EXERCISE INPUT:
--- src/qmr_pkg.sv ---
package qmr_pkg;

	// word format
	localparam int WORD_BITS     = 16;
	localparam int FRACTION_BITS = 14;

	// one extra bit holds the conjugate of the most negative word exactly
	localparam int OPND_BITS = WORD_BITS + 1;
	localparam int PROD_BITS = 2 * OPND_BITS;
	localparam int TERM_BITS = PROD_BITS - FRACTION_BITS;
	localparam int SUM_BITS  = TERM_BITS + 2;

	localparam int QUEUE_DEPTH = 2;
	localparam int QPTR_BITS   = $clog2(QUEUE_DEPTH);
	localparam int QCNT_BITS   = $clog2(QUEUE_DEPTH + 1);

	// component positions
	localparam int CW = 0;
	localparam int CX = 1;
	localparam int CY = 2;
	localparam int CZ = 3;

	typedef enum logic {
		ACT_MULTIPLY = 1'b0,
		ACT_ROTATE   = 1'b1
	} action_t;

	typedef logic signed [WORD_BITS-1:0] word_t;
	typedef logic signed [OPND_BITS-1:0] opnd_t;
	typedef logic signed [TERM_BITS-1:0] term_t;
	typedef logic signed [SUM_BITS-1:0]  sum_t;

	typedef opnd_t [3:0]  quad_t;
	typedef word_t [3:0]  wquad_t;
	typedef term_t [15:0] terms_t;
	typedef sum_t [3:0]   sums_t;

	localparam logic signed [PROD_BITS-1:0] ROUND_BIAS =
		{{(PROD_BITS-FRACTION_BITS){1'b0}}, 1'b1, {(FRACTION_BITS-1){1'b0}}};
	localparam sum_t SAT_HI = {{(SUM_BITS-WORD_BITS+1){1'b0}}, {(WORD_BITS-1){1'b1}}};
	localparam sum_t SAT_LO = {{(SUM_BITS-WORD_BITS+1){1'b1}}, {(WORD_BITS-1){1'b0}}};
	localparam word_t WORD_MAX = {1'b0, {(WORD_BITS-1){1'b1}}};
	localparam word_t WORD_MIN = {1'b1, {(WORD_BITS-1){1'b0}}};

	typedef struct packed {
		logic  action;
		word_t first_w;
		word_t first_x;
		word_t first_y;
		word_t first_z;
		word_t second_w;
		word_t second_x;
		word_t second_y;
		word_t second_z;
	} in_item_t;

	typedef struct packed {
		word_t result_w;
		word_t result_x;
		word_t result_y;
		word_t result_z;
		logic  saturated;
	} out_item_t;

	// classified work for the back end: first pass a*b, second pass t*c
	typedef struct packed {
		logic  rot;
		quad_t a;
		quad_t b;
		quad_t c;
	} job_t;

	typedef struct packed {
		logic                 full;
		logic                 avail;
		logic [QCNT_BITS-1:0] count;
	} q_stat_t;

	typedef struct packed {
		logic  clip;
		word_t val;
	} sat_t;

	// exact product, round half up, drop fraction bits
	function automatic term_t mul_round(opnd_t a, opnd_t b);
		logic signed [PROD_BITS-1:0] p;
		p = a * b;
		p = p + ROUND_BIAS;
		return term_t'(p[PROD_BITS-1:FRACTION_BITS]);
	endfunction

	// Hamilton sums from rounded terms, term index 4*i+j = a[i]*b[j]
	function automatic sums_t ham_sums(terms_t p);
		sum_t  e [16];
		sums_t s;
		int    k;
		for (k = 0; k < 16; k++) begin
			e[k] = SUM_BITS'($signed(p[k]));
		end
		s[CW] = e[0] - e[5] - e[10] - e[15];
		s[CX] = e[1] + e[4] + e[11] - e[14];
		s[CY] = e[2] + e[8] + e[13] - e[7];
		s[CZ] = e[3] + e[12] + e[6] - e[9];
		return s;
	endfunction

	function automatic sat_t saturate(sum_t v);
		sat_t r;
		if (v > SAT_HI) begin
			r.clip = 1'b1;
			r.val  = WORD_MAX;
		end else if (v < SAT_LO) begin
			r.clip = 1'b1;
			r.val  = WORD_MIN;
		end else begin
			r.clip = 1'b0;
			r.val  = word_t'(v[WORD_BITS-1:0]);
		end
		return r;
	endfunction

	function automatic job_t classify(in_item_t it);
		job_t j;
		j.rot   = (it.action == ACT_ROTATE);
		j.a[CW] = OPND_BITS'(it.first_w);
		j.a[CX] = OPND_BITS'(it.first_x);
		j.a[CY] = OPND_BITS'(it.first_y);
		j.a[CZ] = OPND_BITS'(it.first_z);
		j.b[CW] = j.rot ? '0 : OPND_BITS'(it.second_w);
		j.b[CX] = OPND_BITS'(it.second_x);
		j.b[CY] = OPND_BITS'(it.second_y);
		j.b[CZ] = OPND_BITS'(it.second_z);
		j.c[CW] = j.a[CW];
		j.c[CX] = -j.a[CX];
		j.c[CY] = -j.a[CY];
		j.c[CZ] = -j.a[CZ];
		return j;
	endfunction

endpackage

WHAT IS EXPECTED: Every line containing the string "else" should be pulled from the listing and copied.

SOLUTION TO THE PROBLEM:
		end else if (v < SAT_LO) begin
		end else begin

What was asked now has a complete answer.